Friday, 15 July 2016

evolution - Why is polyploidy lethal for some organisms while for others is not?



Polyploidy is the multiplication of number of chromosomal sets from 2n to 3n (triploidy), 4n (tetraploidy) and so on. It is quite common in plants, for example many crops like wheat or Brassica forms. It seems to be rarer in animals but still it is present among some amphibian species like Xenopus.


As I know in mammals polyploidy is lethal (I don't mean tissue - limited polyploidy). I understand that triploidy is harmful due to stronger influence of maternal or paternal epigenetic traits that cause abnormal development of placenta, but why there is no tetraploid mammals?



Answer



Great question, and one about which there has historically been a lot of speculation, and there is currently a lot of misinformation. I will first address the two answers given by other users, which are both incorrect but have been historically suggested by scientists. Then I will try to explain the current understanding (which is not simple or complete). My answer is derived directly from the literature, and in particular from Mable (2004), which in turn is part of the 2004 special issue of the Biological Journal of the Linnean Society tackling the subject.


The 'sex' answer...


In 1925 HJ Muller addressed this question in a famous paper, "Why polyploidy is rarer in animals than in plants" (Muller, 1925). Muller briefly described the phenomenon that polyploidy was frequently observed in plants, but rarely in animals. The explanation, he said, was simple (and is approximate to that described in Matthew Piziak's answer):



animals usually have two sexes which are differentiated by means of a process involving the diploid mechanism of segregation and combination whereas plants-at least the higher plants-are usually hermaphroditic.



Muller then elaborated with three explanations of the mechanism:




  1. He assumed that triploidy was usually the intermediate step in chromosome duplication. This would cause problems, because if most animals' sex was determined by the ratios of chromosomes (as in Drosophila), triploidy would lead to sterility.

  2. In the rare cases when a tetraploid was accidentally created, it would have to breed with diploids, and this would result in a (presumably sterile) triploid.

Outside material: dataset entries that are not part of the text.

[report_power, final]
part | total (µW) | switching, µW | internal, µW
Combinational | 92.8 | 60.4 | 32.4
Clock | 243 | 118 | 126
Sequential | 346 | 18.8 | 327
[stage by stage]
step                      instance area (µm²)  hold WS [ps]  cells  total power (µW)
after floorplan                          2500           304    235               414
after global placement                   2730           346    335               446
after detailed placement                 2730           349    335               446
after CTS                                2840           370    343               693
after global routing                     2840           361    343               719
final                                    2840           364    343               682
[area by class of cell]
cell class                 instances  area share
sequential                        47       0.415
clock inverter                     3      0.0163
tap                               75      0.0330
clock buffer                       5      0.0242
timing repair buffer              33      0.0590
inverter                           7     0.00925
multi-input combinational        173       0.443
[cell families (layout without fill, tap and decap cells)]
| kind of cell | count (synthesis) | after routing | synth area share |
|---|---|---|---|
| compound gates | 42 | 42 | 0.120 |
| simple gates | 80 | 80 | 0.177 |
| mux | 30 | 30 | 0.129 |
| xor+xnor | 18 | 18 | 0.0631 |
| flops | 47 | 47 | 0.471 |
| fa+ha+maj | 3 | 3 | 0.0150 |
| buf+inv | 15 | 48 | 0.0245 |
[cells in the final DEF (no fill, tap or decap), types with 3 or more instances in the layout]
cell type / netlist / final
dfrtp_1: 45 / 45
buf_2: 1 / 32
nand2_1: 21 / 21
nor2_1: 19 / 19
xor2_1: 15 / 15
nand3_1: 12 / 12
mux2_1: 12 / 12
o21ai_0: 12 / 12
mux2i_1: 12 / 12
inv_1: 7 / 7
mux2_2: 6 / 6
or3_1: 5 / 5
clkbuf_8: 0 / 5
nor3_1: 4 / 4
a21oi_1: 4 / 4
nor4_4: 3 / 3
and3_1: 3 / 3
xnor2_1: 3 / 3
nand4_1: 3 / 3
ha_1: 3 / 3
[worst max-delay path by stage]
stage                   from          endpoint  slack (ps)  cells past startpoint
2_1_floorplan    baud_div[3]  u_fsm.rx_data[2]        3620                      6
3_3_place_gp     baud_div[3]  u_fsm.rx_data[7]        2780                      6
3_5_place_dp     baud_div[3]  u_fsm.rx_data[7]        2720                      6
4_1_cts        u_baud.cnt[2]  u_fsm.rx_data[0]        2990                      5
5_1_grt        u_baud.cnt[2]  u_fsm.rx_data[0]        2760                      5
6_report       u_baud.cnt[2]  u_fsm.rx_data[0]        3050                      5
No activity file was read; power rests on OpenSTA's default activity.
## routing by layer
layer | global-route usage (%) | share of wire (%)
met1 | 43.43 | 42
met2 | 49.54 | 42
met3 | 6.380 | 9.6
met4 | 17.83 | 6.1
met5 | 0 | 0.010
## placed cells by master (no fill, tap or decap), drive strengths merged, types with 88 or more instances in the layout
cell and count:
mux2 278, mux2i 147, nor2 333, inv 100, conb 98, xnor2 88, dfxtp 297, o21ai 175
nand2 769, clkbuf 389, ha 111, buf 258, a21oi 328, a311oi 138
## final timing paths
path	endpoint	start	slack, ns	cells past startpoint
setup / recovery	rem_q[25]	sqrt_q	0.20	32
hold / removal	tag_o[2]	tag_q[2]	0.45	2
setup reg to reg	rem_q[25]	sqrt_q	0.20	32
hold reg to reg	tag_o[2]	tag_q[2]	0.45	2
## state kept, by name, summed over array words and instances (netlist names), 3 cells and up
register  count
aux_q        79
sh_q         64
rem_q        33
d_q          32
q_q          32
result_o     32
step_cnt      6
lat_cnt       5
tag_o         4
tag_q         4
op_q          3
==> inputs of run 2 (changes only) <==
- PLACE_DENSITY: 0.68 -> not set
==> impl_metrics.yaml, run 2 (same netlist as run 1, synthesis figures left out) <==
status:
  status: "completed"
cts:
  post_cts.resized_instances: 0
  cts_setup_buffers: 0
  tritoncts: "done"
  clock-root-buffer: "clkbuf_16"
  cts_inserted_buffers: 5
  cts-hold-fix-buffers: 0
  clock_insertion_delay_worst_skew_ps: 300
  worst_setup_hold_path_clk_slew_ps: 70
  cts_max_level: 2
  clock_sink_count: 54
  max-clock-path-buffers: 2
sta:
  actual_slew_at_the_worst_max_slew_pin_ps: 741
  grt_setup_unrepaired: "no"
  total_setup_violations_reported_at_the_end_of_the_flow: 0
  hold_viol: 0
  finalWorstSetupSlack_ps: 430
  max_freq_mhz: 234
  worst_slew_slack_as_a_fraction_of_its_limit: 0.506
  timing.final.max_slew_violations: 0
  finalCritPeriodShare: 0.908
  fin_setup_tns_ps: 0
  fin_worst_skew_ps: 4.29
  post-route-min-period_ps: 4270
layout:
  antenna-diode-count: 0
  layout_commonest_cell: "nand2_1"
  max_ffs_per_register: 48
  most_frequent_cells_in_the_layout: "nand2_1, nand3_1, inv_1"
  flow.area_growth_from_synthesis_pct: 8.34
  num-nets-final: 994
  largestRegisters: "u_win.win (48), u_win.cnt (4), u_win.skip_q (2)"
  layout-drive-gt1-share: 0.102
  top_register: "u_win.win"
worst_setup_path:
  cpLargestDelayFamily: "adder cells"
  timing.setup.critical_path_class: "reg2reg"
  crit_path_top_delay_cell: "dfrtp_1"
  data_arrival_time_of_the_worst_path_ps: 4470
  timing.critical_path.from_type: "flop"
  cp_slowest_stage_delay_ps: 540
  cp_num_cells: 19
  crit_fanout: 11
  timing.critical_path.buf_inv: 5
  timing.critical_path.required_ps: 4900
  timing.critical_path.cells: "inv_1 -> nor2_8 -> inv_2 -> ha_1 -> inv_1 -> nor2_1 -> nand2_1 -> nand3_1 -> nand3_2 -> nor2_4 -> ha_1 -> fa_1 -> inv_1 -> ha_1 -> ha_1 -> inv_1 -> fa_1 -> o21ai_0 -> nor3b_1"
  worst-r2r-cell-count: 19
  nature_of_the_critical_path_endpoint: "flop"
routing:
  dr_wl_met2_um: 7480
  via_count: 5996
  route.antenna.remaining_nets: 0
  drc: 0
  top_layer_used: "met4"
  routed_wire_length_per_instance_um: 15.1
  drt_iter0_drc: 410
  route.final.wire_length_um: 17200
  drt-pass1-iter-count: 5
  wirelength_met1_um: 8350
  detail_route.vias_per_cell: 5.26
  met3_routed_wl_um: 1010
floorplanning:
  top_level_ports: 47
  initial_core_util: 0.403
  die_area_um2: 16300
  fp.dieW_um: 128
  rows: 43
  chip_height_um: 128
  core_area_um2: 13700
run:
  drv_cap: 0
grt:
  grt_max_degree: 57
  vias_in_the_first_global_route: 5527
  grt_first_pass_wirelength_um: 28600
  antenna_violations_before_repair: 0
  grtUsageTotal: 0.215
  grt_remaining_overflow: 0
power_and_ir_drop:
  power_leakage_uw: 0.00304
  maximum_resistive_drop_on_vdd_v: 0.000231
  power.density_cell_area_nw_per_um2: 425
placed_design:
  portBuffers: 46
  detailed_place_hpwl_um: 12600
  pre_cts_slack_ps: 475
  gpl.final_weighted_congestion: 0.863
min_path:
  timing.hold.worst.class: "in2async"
$ cat src/rtl/mdio_bridge_pkg.sv
package mdio_bridge_pkg;

    // class of a management register access after decode
    typedef enum logic [2:0] {
        KIND_MISS,   // another PHY address
        KIND_WIN,    // low-half window
        KIND_HIGH,   // shared high half
        KIND_PAGE,   // page select
        KIND_OTHER   // unused register of this PHY
    } reg_kind_e;

    typedef enum logic {
        ST_IDLE,
        ST_WAIT
    } bridge_st_e;

endpackage

$ cat src/rtl/mdio_reg_decode.sv
module mdio_reg_decode
    import mdio_bridge_pkg::*;
#(
    parameter logic [4:0] OWN_PHY  = 5'h1F,
    parameter logic [4:0] PAGE_REG = 5'h1F,
    parameter logic [4:0] HIGH_REG = 5'h10,
    parameter int         WIN_W    = 4
) (
    input  logic [4:0]       phy,
    input  logic [4:0]       regnum,
    output reg_kind_e        kind,
    output logic [WIN_W-1:0] win
);
    localparam logic [5:0] NUM_WIN = 6'(1 << WIN_W);

    always_comb begin
        win = regnum[WIN_W-1:0];
        if (phy != OWN_PHY) begin
            kind = KIND_MISS;
        end else if ({1'b0, regnum} < NUM_WIN) begin
            kind = KIND_WIN;
        end else if (regnum == HIGH_REG) begin
            kind = KIND_HIGH;
        end else if (regnum == PAGE_REG) begin
            kind = KIND_PAGE;
        end else begin
            kind = KIND_OTHER;
        end
    end
endmodule

$ cat src/rtl/mdio_word_addr.sv
module mdio_word_addr #(
    parameter int PAGE_W = 10,
    parameter int WIN_W  = 4,
    localparam int ADDR_W = PAGE_W + WIN_W
) (
    input  logic [PAGE_W-1:0] page,
    input  logic [WIN_W-1:0]  win,
    output logic [ADDR_W-1:0] addr
);
    // page forms the upper word-address bits, window index the lower ones
    always_comb addr = {page, win};
endmodule

$ cat src/rtl/mdio_page_bridge.sv
module mdio_page_bridge
    import mdio_bridge_pkg::*;
#(
    parameter logic [4:0] OWN_PHY  = 5'h1F,
    parameter logic [4:0] PAGE_REG = 5'h1F,
    parameter logic [4:0] HIGH_REG = 5'h10,
    parameter int         PAGE_W   = 10,
    parameter int         WIN_W    = 4,
    parameter int         HALF_W   = 16,
    localparam int ADDR_W = PAGE_W + WIN_W,
    localparam int DATA_W = 2 * HALF_W
) (
    input  logic              clk,
    input  logic              rst_n,
    input  logic              md_req,
    input  logic              md_wr,
    input  logic [4:0]        md_phy,
    input  logic [4:0]        md_reg,
    input  logic [HALF_W-1:0] md_wdata,
    output logic              md_busy,
    output logic [HALF_W-1:0] md_rdata,
    output logic              md_rvalid,
    output logic              bus_req,
    output logic              bus_we,
    output logic [ADDR_W-1:0] bus_addr,
    output logic [DATA_W-1:0] bus_wdata,
    input  logic              bus_ack,
    input  logic [DATA_W-1:0] bus_rdata
);
    typedef struct packed {
        bridge_st_e        st;
        logic [PAGE_W-1:0] page;
        logic [HALF_W-1:0] lo;
        logic [WIN_W-1:0]  win;
        logic [HALF_W-1:0] hi;
        logic              we;
        logic [ADDR_W-1:0] addr;
        logic [DATA_W-1:0] wdata;
        logic [HALF_W-1:0] rdata;
        logic              rvalid;
    } bridge_s;

    bridge_s state_d, state_q;

    reg_kind_e         kind;
    logic [WIN_W-1:0]  dec_win;
    logic [WIN_W-1:0]  win_sel;
    logic [ADDR_W-1:0] word_addr;

    mdio_reg_decode #(
        .OWN_PHY  (OWN_PHY),
        .PAGE_REG (PAGE_REG),
        .HIGH_REG (HIGH_REG),
        .WIN_W    (WIN_W)
    ) u_decode (
        .phy    (md_phy),
        .regnum (md_reg),
        .kind   (kind),
        .win    (dec_win)
    );

    // a window read addresses the requested window, a high write the latched one
    always_comb win_sel = (kind == KIND_WIN) ? dec_win : state_q.win;

    mdio_word_addr #(
        .PAGE_W (PAGE_W),
        .WIN_W  (WIN_W)
    ) u_addr (
        .page (state_q.page),
        .win  (win_sel),
        .addr (word_addr)
    );

    always_comb begin
        state_d        = state_q;
        state_d.rvalid = 1'b0;
        if (state_q.st == ST_WAIT) begin
            if (bus_ack) begin
                state_d.st = ST_IDLE;
                if (!state_q.we) begin
                    state_d.rdata  = bus_rdata[HALF_W-1:0];
                    state_d.hi     = bus_rdata[DATA_W-1:HALF_W];
                    state_d.rvalid = 1'b1;
                end
            end
        end else if (md_req) begin
            unique case (kind)
                KIND_PAGE: begin
                    if (md_wr) begin
                        state_d.page = md_wdata[PAGE_W-1:0];
                    end else begin
                        state_d.rdata  = HALF_W'(state_q.page);
                        state_d.rvalid = 1'b1;
                    end
                end
                KIND_WIN: begin
                    if (md_wr) begin
                        state_d.lo  = md_wdata;
                        state_d.win = dec_win;
                    end else begin
                        state_d.addr = word_addr;
                        state_d.we   = 1'b0;
                        state_d.st   = ST_WAIT;
                    end
                end
                KIND_HIGH: begin
                    if (md_wr) begin
                        state_d.addr  = word_addr;
                        state_d.wdata = {md_wdata, state_q.lo};
                        state_d.we    = 1'b1;
                        state_d.st    = ST_WAIT;
                    end else begin
                        state_d.rdata  = state_q.hi;
                        state_d.rvalid = 1'b1;
                    end
                end
                KIND_OTHER: begin
                    if (!md_wr) begin
                        state_d.rdata  = '0;
                        state_d.rvalid = 1'b1;
                    end
                end
                default: begin
                end
            endcase
        end
    end

    always_ff @(posedge clk or negedge rst_n) begin
        if (!rst_n) begin
            state_q <= '{st: ST_IDLE, default: '0};
        end else begin
            state_q <= state_d;
        end
    end

    always_comb begin
        md_busy   = (state_q.st == ST_WAIT);
        bus_req   = (state_q.st == ST_WAIT);
        bus_we    = state_q.we;
        bus_addr  = state_q.addr;
        bus_wdata = state_q.wdata;
        md_rdata  = state_q.rdata;
        md_rvalid = state_q.rvalid;
    end
endmodule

  3. If, by chance, two tetraploids were to arise and mate, they would be at a disadvantage because, he said, they would be randomly allocated sex chromosomes and this would lead to a higher proportion of non-viable offspring, and thus the polyploid line would be outcompeted by the diploid.


Unfortunately, whilst the first two points are valid facts about polyploids, the third point is incorrect. A major flaw with Muller's explanation is that it only applies to animals with chromosomal ratio-based sex determination, which we have since discovered is actually relatively few animals. In 1925 there was comparatively little systematic study of life, so we really didn't know what proportion of plant or animal taxa showed polyploidy. Muller's answer doesn't explain why most animals, e.g. those with Y-dominant sex determination, exhibit relatively little polyploidy. Another line of evidence disproving Muller's answer is that, in fact, polyploidy is very common among dioecious plants (those with separate male and female plants; e.g. Westergaard, 1958), while Muller's theory predicts that prevalence in this group should be as low as in animals.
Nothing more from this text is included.